It’s a complex and puzzling reality. In an age of ever more sophisticated and expensive medical treatments, the mere fact of receiving medical care, regardless of its nature, can initiate a healing process. This phenomenon, which we know as the placebo effect, points to the importance of psychological factors and medical rituals for physical health.

The term itself originates in the Latin word for “I shall please,” and originally referred to an inert substance given quite deliberately to “please” the patient, typically when the doctor had no other options available. Researchers use placebos as a methodological tool when they’re testing new treatments: they are given to one group of trial participants and the treatment (usually a drug or a vaccine) is given to another. In the classic randomised, double-blinded, placebo-controlled trial, neither clinicians nor patients know who is receiving active treatment.

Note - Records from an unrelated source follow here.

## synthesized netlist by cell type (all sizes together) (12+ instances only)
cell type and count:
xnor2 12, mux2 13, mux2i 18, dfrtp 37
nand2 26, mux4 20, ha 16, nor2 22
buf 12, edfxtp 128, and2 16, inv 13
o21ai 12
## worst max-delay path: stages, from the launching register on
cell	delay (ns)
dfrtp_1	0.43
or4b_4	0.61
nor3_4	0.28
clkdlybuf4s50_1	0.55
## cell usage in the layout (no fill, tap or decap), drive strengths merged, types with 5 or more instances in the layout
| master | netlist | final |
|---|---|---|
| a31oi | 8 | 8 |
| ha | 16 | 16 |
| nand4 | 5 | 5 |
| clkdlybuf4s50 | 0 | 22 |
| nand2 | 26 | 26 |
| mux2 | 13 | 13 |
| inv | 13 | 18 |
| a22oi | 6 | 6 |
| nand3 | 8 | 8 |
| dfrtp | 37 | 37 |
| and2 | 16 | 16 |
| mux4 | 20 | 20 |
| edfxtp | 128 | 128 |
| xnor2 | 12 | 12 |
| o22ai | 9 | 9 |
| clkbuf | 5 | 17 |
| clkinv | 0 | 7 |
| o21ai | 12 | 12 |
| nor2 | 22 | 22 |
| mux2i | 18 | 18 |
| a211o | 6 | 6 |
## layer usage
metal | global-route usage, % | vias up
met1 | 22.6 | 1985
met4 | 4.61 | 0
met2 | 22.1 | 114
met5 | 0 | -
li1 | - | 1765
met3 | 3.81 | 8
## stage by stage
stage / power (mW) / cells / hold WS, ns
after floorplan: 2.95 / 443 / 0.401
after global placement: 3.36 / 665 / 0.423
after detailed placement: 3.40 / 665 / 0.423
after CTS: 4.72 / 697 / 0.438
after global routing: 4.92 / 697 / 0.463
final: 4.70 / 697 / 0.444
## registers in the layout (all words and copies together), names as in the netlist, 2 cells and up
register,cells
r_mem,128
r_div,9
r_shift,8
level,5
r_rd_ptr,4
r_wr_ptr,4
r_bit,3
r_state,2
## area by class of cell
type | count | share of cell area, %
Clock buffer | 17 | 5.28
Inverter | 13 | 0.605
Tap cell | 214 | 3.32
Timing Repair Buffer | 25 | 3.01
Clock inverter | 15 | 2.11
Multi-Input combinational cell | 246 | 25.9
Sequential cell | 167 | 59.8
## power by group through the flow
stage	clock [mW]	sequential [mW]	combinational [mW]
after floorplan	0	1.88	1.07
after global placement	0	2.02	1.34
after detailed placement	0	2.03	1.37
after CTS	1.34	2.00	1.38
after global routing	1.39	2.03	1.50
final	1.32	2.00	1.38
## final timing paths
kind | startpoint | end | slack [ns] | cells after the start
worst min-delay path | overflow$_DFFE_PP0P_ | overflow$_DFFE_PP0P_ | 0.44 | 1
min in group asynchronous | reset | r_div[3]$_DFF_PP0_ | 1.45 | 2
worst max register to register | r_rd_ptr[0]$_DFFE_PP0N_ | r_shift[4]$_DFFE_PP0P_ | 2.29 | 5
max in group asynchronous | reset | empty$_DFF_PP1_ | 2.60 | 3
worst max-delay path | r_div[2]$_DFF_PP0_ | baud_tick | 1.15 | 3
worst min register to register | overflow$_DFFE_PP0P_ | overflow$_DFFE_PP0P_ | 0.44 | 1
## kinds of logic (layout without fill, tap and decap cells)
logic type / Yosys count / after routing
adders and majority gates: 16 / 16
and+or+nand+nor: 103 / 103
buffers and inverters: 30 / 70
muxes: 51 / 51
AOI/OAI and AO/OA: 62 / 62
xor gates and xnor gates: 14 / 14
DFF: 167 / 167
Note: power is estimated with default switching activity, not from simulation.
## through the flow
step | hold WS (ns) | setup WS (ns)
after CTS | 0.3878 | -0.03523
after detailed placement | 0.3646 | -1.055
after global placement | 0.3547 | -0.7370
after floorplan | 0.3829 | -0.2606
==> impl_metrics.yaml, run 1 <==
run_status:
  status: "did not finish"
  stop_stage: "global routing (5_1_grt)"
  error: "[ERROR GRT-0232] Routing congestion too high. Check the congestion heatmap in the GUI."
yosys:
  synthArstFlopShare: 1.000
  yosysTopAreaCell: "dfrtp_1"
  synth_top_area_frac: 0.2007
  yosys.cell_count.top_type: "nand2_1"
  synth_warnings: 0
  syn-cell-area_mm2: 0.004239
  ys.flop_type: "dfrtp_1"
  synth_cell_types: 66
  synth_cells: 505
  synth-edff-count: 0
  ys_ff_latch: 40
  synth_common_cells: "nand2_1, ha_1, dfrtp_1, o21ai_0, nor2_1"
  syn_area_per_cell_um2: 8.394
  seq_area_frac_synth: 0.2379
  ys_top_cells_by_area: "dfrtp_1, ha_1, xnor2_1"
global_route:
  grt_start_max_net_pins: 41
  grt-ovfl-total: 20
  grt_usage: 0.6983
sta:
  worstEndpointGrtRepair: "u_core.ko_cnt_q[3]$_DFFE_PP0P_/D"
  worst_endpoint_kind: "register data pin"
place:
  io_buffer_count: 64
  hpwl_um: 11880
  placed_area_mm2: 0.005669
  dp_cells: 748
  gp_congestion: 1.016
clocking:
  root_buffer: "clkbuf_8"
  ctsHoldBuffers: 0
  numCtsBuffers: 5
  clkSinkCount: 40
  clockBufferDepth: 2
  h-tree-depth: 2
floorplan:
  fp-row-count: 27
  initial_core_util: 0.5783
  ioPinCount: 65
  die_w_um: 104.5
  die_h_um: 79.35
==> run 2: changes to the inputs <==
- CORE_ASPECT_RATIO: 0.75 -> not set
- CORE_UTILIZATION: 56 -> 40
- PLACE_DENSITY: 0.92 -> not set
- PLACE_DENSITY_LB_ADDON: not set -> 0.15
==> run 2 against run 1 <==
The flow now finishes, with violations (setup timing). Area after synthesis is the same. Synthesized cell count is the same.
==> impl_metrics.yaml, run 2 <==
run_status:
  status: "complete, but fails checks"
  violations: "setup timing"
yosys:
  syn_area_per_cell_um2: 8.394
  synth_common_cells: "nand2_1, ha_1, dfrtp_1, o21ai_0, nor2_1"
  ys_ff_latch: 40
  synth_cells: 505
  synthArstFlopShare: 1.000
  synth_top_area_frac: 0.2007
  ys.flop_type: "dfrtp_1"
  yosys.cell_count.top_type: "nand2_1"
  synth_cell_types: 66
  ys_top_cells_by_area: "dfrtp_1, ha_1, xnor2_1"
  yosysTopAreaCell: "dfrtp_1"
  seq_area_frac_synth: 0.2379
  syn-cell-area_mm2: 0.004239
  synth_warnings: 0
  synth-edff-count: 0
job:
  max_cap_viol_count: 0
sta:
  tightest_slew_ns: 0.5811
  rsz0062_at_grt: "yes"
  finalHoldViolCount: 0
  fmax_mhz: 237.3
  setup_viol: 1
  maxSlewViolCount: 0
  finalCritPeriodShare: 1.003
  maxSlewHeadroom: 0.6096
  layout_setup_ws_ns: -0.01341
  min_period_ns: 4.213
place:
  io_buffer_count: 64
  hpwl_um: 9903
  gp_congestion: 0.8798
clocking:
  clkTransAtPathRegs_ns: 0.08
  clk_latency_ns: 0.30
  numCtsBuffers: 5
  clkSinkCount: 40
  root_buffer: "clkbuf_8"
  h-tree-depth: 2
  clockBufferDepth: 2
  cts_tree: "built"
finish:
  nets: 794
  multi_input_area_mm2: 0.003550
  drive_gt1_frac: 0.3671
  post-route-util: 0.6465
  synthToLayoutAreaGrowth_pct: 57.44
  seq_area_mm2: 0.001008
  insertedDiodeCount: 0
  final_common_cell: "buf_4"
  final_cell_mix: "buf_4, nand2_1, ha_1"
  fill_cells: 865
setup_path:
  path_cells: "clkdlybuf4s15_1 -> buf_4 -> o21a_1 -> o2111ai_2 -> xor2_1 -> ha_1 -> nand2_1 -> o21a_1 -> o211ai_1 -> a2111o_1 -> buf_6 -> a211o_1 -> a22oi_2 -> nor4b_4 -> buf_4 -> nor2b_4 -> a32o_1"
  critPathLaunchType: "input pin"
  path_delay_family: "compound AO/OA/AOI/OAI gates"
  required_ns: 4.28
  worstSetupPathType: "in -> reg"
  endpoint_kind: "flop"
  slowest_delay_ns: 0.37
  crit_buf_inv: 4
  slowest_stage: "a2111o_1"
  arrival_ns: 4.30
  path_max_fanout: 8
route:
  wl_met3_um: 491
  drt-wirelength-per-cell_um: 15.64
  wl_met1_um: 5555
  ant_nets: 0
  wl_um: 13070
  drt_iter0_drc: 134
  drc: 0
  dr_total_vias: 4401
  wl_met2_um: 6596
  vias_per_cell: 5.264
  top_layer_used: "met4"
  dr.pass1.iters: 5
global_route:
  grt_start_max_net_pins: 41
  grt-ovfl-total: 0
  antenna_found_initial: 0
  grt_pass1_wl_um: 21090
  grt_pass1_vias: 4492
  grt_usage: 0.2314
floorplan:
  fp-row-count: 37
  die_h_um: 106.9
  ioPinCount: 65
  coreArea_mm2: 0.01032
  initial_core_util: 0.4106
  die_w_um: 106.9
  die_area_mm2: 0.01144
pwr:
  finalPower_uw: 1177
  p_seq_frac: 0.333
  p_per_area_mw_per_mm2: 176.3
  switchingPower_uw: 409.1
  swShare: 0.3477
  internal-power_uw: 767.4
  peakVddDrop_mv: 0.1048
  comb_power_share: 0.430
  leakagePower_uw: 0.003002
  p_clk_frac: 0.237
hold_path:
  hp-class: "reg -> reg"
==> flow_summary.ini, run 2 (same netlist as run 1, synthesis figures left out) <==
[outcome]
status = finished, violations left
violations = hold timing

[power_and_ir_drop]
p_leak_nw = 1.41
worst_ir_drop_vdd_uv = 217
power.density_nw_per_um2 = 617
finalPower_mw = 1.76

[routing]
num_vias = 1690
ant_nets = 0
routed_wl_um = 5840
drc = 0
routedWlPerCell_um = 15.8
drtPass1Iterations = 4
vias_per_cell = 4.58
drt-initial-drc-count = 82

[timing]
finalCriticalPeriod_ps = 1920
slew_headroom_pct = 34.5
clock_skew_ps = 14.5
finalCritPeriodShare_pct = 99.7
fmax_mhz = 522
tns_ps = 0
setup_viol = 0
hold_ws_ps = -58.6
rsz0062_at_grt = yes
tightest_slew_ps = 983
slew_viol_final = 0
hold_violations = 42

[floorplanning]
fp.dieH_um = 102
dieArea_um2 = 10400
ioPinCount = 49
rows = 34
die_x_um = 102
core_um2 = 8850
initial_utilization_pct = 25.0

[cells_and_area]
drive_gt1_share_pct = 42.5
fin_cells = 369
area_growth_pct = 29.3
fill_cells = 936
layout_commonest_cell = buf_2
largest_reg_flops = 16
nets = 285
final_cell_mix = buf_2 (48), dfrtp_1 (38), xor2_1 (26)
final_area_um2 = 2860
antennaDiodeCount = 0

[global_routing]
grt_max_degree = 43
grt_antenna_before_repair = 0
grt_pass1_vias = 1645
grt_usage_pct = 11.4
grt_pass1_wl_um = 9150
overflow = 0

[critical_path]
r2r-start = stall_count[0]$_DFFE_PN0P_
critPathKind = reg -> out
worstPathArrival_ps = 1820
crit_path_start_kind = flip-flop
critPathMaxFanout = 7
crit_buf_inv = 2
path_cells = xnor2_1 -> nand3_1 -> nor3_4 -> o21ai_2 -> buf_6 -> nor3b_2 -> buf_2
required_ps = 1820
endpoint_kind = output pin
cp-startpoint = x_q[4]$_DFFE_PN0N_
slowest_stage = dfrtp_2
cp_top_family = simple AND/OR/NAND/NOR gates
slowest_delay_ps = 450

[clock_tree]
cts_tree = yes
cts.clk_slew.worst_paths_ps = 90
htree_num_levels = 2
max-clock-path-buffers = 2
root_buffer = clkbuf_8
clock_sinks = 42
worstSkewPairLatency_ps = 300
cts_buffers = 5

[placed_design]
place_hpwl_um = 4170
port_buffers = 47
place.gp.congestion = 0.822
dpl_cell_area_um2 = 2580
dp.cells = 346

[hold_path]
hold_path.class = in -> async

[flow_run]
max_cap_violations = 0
**src/rtl/led_sequence_player_pkg.sv**
```systemverilog
// Shared types and helpers for the Genius LED sequence player.
//   color_t        : 2-bit color code carried in the sequence memory
//   player_state_t : playback FSM states
//   SpeedSlow/Fast : encoding of the speed select input
package led_sequence_player_pkg;

    localparam int unsigned ColorW  = 2;
    localparam int unsigned NumLeds = 4;

    typedef enum logic [ColorW-1:0] {
        ColorRed    = 2'd0,
        ColorGreen  = 2'd1,
        ColorBlue   = 2'd2,
        ColorYellow = 2'd3
    } color_t;

    typedef enum logic [2:0] {
        StIdle,
        StFetch,
        StLoad,
        StOn,
        StGap,
        StFlash,
        StDone
    } player_state_t;

    localparam logic SpeedSlow = 1'b0;
    localparam logic SpeedFast = 1'b1;

    function automatic int unsigned max2(input int unsigned a, input int unsigned b);
        return (a > b) ? a : b;
    endfunction

    // Bits needed to hold a down-count starting at max_cycles-1 (never zero width).
    function automatic int unsigned timer_width(input int unsigned max_cycles);
        return (max_cycles > 1) ? $clog2(max_cycles) : 1;
    endfunction

endpackage

```
**src/rtl/led_sequence_player_color_decoder.sv**
```systemverilog
// Color code to one-hot LED vector. Also used by the player-button echo path.
//   color_i : color code
//   leds_o  : one-hot LED vector, bit 0 red, 1 green, 2 blue, 3 yellow
module led_sequence_player_color_decoder
    import led_sequence_player_pkg::*;
(
    input  color_t             color_i,
    output logic [NumLeds-1:0] leds_o
);

    always_comb begin
        leds_o = '0;
        unique case (color_i)
            ColorRed:    leds_o = 4'b0001;
            ColorGreen:  leds_o = 4'b0010;
            ColorBlue:   leds_o = 4'b0100;
            ColorYellow: leds_o = 4'b1000;
        endcase
    end

endmodule

```
**src/rtl/led_sequence_player.sv**
```systemverilog
// Playback engine: reads color items 0..last_index from the sequence memory and shows
// each on its LED for the speed-dependent on time, followed by a dark gap. Also plays
// the all-LEDs flash used as failure/win indicator.
//   clk, rst_n          : clock, asynchronous active-low reset
//   play_start_i        : one-cycle request to play items 0..last_index_i
//   last_index_i        : last item index, sampled with play_start_i
//   speed_i             : 0 slow, 1 fast, sampled with play_start_i
//   flash_all_i         : one-cycle request to flash all LEDs (wins over play_start_i)
//   mem_rd_o, addr_o    : sequence memory read strobe and address
//   sequence_item_i     : memory read data, valid the cycle after mem_rd_o
//   led_*_o             : LED drives
//   busy_o              : high whenever not idle
//   play_done_o         : one-cycle pulse after a playback or a flash
// All outputs decode only from registers, so nothing is combinational from inputs.
module led_sequence_player #(
    parameter int unsigned COLOR_CODEFY_W = 2,
    parameter int unsigned ADDR_WIDTH     = 5,
    parameter int unsigned SLOW_ON_CYCLES = 50_000_000,
    parameter int unsigned FAST_ON_CYCLES = 20_000_000,
    parameter int unsigned GAP_CYCLES     = 10_000_000,
    parameter int unsigned FLASH_CYCLES   = 50_000_000
) (
    input  logic                      clk,
    input  logic                      rst_n,
    input  logic                      play_start_i,
    input  logic [ADDR_WIDTH-1:0]     last_index_i,
    input  logic                      speed_i,
    input  logic                      flash_all_i,
    output logic                      mem_rd_o,
    output logic [ADDR_WIDTH-1:0]     addr_o,
    input  logic [COLOR_CODEFY_W-1:0] sequence_item_i,
    output logic                      led_red_o,
    output logic                      led_green_o,
    output logic                      led_blue_o,
    output logic                      led_yellow_o,
    output logic                      busy_o,
    output logic                      play_done_o
);

    import led_sequence_player_pkg::*;

    localparam int unsigned MaxCycles =
        max2(max2(SLOW_ON_CYCLES, FAST_ON_CYCLES), max2(GAP_CYCLES, FLASH_CYCLES));
    localparam int unsigned TimerW = timer_width(MaxCycles);

    // The timer counts down to zero, so a state of N cycles loads N-1.
    localparam logic [TimerW-1:0] SlowLoad  = TimerW'(SLOW_ON_CYCLES - 1);
    localparam logic [TimerW-1:0] FastLoad  = TimerW'(FAST_ON_CYCLES - 1);
    localparam logic [TimerW-1:0] GapLoad   = TimerW'(GAP_CYCLES - 1);
    localparam logic [TimerW-1:0] FlashLoad = TimerW'(FLASH_CYCLES - 1);

    player_state_t         state_q;
    logic [TimerW-1:0]     timer_q;
    logic [ADDR_WIDTH-1:0] index_q;
    logic [ADDR_WIDTH-1:0] last_q;
    logic                  speed_q;
    color_t                color_q;
    logic                  timer_done;
    logic [NumLeds-1:0]    color_leds;
    logic [NumLeds-1:0]    leds;

    assign timer_done = (timer_q == '0);

    always_ff @(posedge clk or negedge rst_n) begin
        if (!rst_n) begin
            state_q <= StIdle;
            timer_q <= '0;
            index_q <= '0;
            last_q  <= '0;
            speed_q <= SpeedSlow;
            color_q <= ColorRed;
        end else begin
            case (state_q)
                StIdle: begin
                    if (flash_all_i) begin
                        timer_q <= FlashLoad;
                        state_q <= StFlash;
                    end else if (play_start_i) begin
                        last_q  <= last_index_i;
                        speed_q <= speed_i;
                        index_q <= '0;
                        state_q <= StFetch;
                    end
                end
                StFetch: begin
                    state_q <= StLoad;
                end
                StLoad: begin
                    color_q <= color_t'(sequence_item_i);
                    timer_q <= (speed_q == SpeedFast) ? FastLoad : SlowLoad;
                    state_q <= StOn;
                end
                StOn: begin
                    if (timer_done) begin
                        timer_q <= GapLoad;
                        state_q <= StGap;
                    end else begin
                        timer_q <= timer_q - TimerW'(1);
                    end
                end
                StGap: begin
                    if (timer_done) begin
                        // End check before the increment so last index 31 never wraps.
                        if (index_q == last_q) begin
                            state_q <= StDone;
                        end else begin
                            index_q <= index_q + ADDR_WIDTH'(1);
                            state_q <= StFetch;
                        end
                    end else begin
                        timer_q <= timer_q - TimerW'(1);
                    end
                end
                StFlash: begin
                    if (timer_done) begin
                        state_q <= StDone;
                    end else begin
                        timer_q <= timer_q - TimerW'(1);
                    end
                end
                StDone: begin
                    // Clear so the address reads zero while idle.
                    index_q <= '0;
                    state_q <= StIdle;
                end
                default: begin
                    state_q <= StIdle;
                end
            endcase
        end
    end

    led_sequence_player_color_decoder u_color_decoder (
        .color_i (color_q),
        .leds_o  (color_leds)
    );

    always_comb begin
        leds = '0;
        case (state_q)
            StOn:    leds = color_leds;
            StFlash: leds = '1;
            default: leds = '0;
        endcase
    end

    assign mem_rd_o    = (state_q == StFetch);
    assign addr_o      = index_q;
    assign busy_o      = (state_q != StIdle);
    assign play_done_o = (state_q == StDone);

    assign led_red_o    = leds[0];
    assign led_green_o  = leds[1];
    assign led_blue_o   = leds[2];
    assign led_yellow_o = leds[3];

endmodule

```
**config.mk**
```make
export PLATFORM = sky130hd
export DESIGN_NAME = led_sequence_player
export DESIGN_NICKNAME = d
export VERILOG_FILES = /design/src/rtl/led_sequence_player_pkg.sv /design/src/rtl/led_sequence_player_color_decoder.sv /design/src/rtl/led_sequence_player.sv
export SDC_FILE = /design/constraint.sdc
export NUM_CORES = 1
export LEC_CHECK = 0
export ABC_AREA = 0
export BUFFER_PORTS_ARGS = -buffer_cell sky130_fd_sc_hd__buf_2
export CAP_MARGIN = 20
export CORE_ASPECT_RATIO = 0.7
export CORE_MARGIN = 5
export CORE_UTILIZATION = 45
export DETAILED_ROUTE_END_ITERATION = 6
export MAX_ROUTING_LAYER = met4
export PLACE_DENSITY = 0.65
export SYNTH_ARGS = -nofsm -noshare
export SYNTH_HDL_FRONTEND = slang
export SYNTH_HIERARCHICAL = 1
export SYNTH_SLANG_ARGS = --single-unit
```
**constraint.sdc**
```tcl
create_clock -name clk -period 2.3 [get_ports clk]
set_input_delay 0.23 -clock clk [delete_from_list [all_inputs] [get_ports clk]]
set_output_delay 0.23 -clock clk [all_outputs]
set_load 0.01 [all_outputs]
```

Nowadays, withholding treatment from the placebo group can no longer be considered ethical in many circumstances — especially in trialling cancer medicines, where the side effects of chemotherapy agents are distinctive and often severe. For the majority of medical conditions, the control group is now given whatever is recognised as the current treatment. As the 2008 guidelines from the US Department of Health and Human Services state, “Placebos may be used in clinical trials where there is no known or available alternative therapy that can be tolerated by the subjects.” It’s an approach that continues to generate considerable ethical discussion.

In day-to-day healthcare, the placebo effect is triggered by a person’s belief in the benefit of the treatment and his or her expectation of feeling better, rather than by the specific form the placebo takes. Its opposite is the nocebo (from the Latin “to harm”) effect, which usually arises when patients have the expectation — based on experience or information from a trusted source — that a treatment (placebo or real) may have adverse effects.

In placebo-controlled clinical trials, patients who receive the placebo can experience similar side effects to those experienced by the patients receiving active treatment, a phenomenon that can be attributed to information inadvertently communicated during the consent process. Up to 26 per cent of patients in the control groups of large drug trials discontinue placebo use because of perceived adverse effects.


One of the earliest scientific investigators of the placebo effect was American anaesthesiologist Henry Beecher. His ideas, first published in 1955 in an article entitled “The Powerful Placebo” in the Journal of the American Medical Association, were sparked by his work with wounded soldiers during the second world war. The placebo effect certainly didn’t start in a wartime field hospital, but Beecher was the first to research it and to discuss it in the context of informed consent and medical ethics. Placebo effects are often considered illegitimate and unscientific, or to be a treatment for neurotic patients when the clinician has nothing better to offer. But they are not bogus, they occur in a wide range of medical conditions, and their impact can be quite robust.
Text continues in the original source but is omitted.